Self-organizing Networks and the Shifting MNO Battleground

SON is not just one solution, but incorporates multiple use cases to configure, optimize and maintain network performance.

How SON works

While network performance and capacity have historically been optimized by network operations center (NOC) engineers, the concept of allowing a network to organize and optimize itself was first introduced in the RAN a few years ago. SON technology, at the most basic level, automates the maintenance and management of MNOs’ networks, including the configuration of cells and network parameters, replacing the constant attention from RAN engineers that has historically been required.  This innovation was initially met with industry-wide fear that engineers would be replaced by computers. However, SON is now becoming more widely accepted, as it allows RAN engineers to more effectively grow and improve the reliability and capacity of complex networks while maintaining a tight budget. As such, SON helps contain OPEX by increasing employee efficiency while also contributing to revenue growth. Today, it is clear that SON will be a mandatory tool for any MNO that wants to maintain a competitive edge.

Paving the road to self-optimized RAN

To be clear, SON is not just one solution, but incorporates multiple use cases to configure, optimize and maintain network performance. Because there are many aspects to a complete SON solution, MNOs should implement their optimization framework based on best-of-breed technology solutions for precise use cases – likely from a variety of vendors. In addition, as product managers must achieve short time-to-market and maintain a competitive edge, industry standards, such as those defined by the Next Generation Mobile Network Alliance (NGMN), are now a key requirement for every SON solution.To deploy a SON solution that guarantees a quick return on investment (ROI), MNOs need to be able to easily identify the areas of optimization that would provide the maximum benefit. This can be achieved by leveraging network analytics and reporting engines to proactively identify the most promising spots for optimization gains (“SON hotspots”).

When these conditions are met, an MNO can benefit from the use of SON technology in the following ways:

  • Maintaining and improving the customer experience – SON is able to offer a more consistent, high-quality user experience by monitoring the causes of network degradation and actively preventing recurring network issues.
  • Maximizing service usage – Dynamic load balancing and hotspot mitigation help identify recurring network congestion and suggest configuration templates that can be automatically applied in a proactive and recurring manner to help limit performance degradation, thus improving quality of service (QoS) and reducing the number of recurring problems.
  • Delaying massive capital expenditure – Rather than spending millions to extend their spectrum, MNOs can save money and time by maximizing the capacity of their current 2G and 3G networks to delay their LTE rollout in all markets until this technology is more cost-effective.
  • Allowing green network power savings – SON automatically turns off under-used systems whenever possible to save energy and money.
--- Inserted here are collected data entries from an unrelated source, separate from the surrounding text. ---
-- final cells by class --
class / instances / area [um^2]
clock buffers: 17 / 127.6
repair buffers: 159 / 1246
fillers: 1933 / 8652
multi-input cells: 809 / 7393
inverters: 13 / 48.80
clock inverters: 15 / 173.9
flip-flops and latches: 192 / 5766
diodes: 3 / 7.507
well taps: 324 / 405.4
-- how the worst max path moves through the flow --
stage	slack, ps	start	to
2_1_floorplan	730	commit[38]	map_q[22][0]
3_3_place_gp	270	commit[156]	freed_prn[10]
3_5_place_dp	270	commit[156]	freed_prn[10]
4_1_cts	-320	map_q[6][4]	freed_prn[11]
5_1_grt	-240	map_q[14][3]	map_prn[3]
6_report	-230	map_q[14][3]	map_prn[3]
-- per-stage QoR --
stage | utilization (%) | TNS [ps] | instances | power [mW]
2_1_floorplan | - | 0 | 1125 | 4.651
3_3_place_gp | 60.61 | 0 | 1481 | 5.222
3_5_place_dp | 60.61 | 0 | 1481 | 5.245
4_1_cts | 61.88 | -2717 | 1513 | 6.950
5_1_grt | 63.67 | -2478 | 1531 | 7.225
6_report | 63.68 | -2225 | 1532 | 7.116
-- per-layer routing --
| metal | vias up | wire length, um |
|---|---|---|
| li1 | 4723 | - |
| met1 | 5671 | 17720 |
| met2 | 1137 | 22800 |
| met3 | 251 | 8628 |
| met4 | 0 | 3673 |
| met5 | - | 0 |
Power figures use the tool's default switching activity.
[config.mk]
export PLATFORM = sky130hd
export DESIGN_NAME = rob_regs
export DESIGN_NICKNAME = d
export VERILOG_FILES = /design/src/common/uop_pkg.sv /design/src/common/retire_pkg.sv /design/src/design/rob_regs.sv
export VERILOG_INCLUDE_DIRS = /design/src /design/src/common
export SDC_FILE = /design/constraint.sdc
export NUM_CORES = 1
export LEC_CHECK = 0
export BUFFER_PORTS_ARGS = -buffer_cell sky130_fd_sc_hd__buf_2
export CAP_MARGIN = 40
export CORE_AREA = 2 2 100 102
export CTS_BUF_LIST = sky130_fd_sc_hd__clkbuf_2
export DETAILED_ROUTE_END_ITERATION = 8
export DIE_AREA = 0 0 102 104
export REMOVE_ABC_BUFFERS = 1
export SETUP_SLACK_MARGIN = 0.2
export SLEW_MARGIN = 20
export SYNTH_ARGS = -nofsm -noshare
export SYNTH_HDL_FRONTEND = slang
export SYNTH_SLANG_ARGS = --single-unit
[constraint.sdc]
create_clock -name clock -period 4.45 [get_ports clock]
set_input_delay 0.89 -clock clock [delete_from_list [all_inputs] [get_ports clock]]
set_output_delay 0.89 -clock clock [all_outputs]
set_load 0.02 [all_outputs]
### config.mk
export PLATFORM = sky130hd
export DESIGN_NAME = packet_fifo
export DESIGN_NICKNAME = d
export VERILOG_FILES = /design/src/source/neuro_cfg_pkg.sv /design/src/source/packet_fifo.sv
export SDC_FILE = /design/constraint.sdc
export NUM_CORES = 1
export LEC_CHECK = 0
export ABC_AREA = 1
export BUFFER_PORTS_ARGS = -buffer_cell sky130_fd_sc_hd__buf_2
export CORE_MARGIN = 5
export CORE_UTILIZATION = 60
export DETAILED_ROUTE_END_ITERATION = 16
export GPL_TIMING_DRIVEN = 1
export PLACE_DENSITY = 0.79
export RECOVER_POWER = 25
export SYNTH_ARGS = -nofsm -noshare
export SYNTH_HDL_FRONTEND = slang
export SYNTH_SLANG_ARGS = --single-unit
### constraint.sdc
create_clock -name clk_i -period 4.1 [get_ports clk_i]
set_input_delay 0.205 -clock clk_i [delete_from_list [all_inputs] [get_ports clk_i]]
set_output_delay 0.205 -clock clk_i [all_outputs]
set_load 0.03 [all_outputs]
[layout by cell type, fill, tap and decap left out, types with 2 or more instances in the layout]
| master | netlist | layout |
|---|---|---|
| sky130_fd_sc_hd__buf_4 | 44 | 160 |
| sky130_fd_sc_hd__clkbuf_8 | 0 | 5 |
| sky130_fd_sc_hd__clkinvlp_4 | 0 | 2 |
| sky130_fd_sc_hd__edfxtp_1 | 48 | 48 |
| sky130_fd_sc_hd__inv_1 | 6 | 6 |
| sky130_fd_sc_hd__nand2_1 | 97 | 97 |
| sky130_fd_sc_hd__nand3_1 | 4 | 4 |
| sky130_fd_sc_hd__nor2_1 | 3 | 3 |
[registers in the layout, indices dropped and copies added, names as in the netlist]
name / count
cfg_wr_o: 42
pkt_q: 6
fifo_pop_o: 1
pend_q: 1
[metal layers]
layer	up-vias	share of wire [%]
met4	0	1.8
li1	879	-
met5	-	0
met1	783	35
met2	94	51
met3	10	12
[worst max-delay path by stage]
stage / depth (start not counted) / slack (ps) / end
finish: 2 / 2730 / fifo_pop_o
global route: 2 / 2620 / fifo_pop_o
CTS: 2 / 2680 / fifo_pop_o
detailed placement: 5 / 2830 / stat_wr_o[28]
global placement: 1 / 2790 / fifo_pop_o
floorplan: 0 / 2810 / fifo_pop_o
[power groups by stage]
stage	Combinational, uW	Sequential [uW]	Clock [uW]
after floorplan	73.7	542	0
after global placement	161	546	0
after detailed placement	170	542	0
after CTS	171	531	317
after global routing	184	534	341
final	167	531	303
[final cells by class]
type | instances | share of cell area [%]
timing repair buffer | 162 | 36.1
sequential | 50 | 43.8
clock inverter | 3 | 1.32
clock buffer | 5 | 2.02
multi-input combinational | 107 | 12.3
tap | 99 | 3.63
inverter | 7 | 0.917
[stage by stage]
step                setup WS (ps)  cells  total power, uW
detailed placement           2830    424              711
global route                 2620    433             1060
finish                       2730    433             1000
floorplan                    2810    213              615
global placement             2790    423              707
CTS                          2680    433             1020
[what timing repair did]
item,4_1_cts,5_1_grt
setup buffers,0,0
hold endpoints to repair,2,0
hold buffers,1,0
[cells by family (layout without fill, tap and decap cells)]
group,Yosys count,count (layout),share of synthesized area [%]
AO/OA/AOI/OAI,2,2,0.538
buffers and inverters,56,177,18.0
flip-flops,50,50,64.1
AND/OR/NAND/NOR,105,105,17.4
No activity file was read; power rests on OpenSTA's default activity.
$ cat src/read_result_assemble.sv
`timescale 1ns/1ps

module read_result_assemble (
   input  logic                                    clk,
   input  logic                                    rst_n,

   // Beat stream from the sequencer
   mem_cmd_if.res                                  beat,

   // Assembled data burst
   output logic [3*mem_bus_pkg::AVM_DATA_W-1:0]    readburst_data,
   // Live code beat
   output logic [mem_bus_pkg::AVM_DATA_W-1:0]      readcode_partial
);

   // Earlier beats of a data burst, named by beat index
   logic [mem_bus_pkg::AVM_DATA_W-1:0]    word_1;
   logic [mem_bus_pkg::AVM_DATA_W-1:0]    word_2;

   // ------------------------------
   // Beat capture
   // ------------------------------
   // Index 0 is never stored, it is the live beat at done
   always_ff @(posedge clk) begin
      if (!rst_n) begin
         word_1 <= '0;
         word_2 <= '0;
      end else if (beat.beat_valid) begin
         if (beat.beat_index == 3'd2) begin
            word_2 <= beat.beat_data;
         end
         if (beat.beat_index == 3'd1) begin
            word_1 <= beat.beat_data;
         end
      end
   end

   // ------------------------------
   // Output assembly
   // ------------------------------
   // First dword returned ends up in the lowest word used
   // Unused upper words repeat the live beat
   always_comb begin
      case (beat.beat_len)
         2'd1: readburst_data = {beat.beat_data, beat.beat_data, beat.beat_data};
         2'd2: readburst_data = {beat.beat_data, beat.beat_data, word_1};
         default: readburst_data = {beat.beat_data, word_1, word_2};
      endcase
   end

   // Code beats go straight through
   assign readcode_partial = beat.beat_data;

endmodule

$ cat config.mk
export PLATFORM = sky130hd
export DESIGN_NAME = avalon_mem
export DESIGN_NICKNAME = d
export VERILOG_FILES = /design/src/mem_bus_pkg.sv /design/src/mem_req_pkg.sv /design/src/mem_cmd_if.sv /design/src/avalon_burst_exec.sv /design/src/avalon_mem.sv /design/src/mem_req_decode.sv /design/src/read_result_assemble.sv
export SDC_FILE = /design/constraint.sdc
export NUM_CORES = 1
export LEC_CHECK = 0
export ABC_AREA = 1
export BUFFER_PORTS_ARGS = -buffer_cell sky130_fd_sc_hd__buf_2
export CAP_MARGIN = 10
export CORE_AREA = 3 3 171 215
export CTS_CLUSTER_SIZE = 25
export DETAILED_ROUTE_END_ITERATION = 10
export DIE_AREA = 0 0 174 218
export SYNTH_ARGS = -nofsm -noshare
export SYNTH_HDL_FRONTEND = slang
export SYNTH_HIERARCHICAL = 1
export SYNTH_SLANG_ARGS = --single-unit
$ cat constraint.sdc
create_clock -name clk -period 4.73 [get_ports clk]
set_input_delay 0.473 -clock clk [delete_from_list [all_inputs] [get_ports clk]]
set_output_delay 0.473 -clock clk [all_outputs]
set_load 0.02 [all_outputs]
Realizing these benefits require a step-by-step approach to fine-tune existing processes, it is critical that MNOs’ SON framework offers four key principles. As described earlier, SON should be able to detect where optimization will have the widest impact. Second, SON technology should leverage algorithms to suggest the optimum configuration for a given network. Next, CSPs should make sure their SON framework is capable of working in an open or closed loop system. And finally, SON should provide access to before and after dashboards to demonstrate the benefits of the optimization process and fine-tune future optimizations.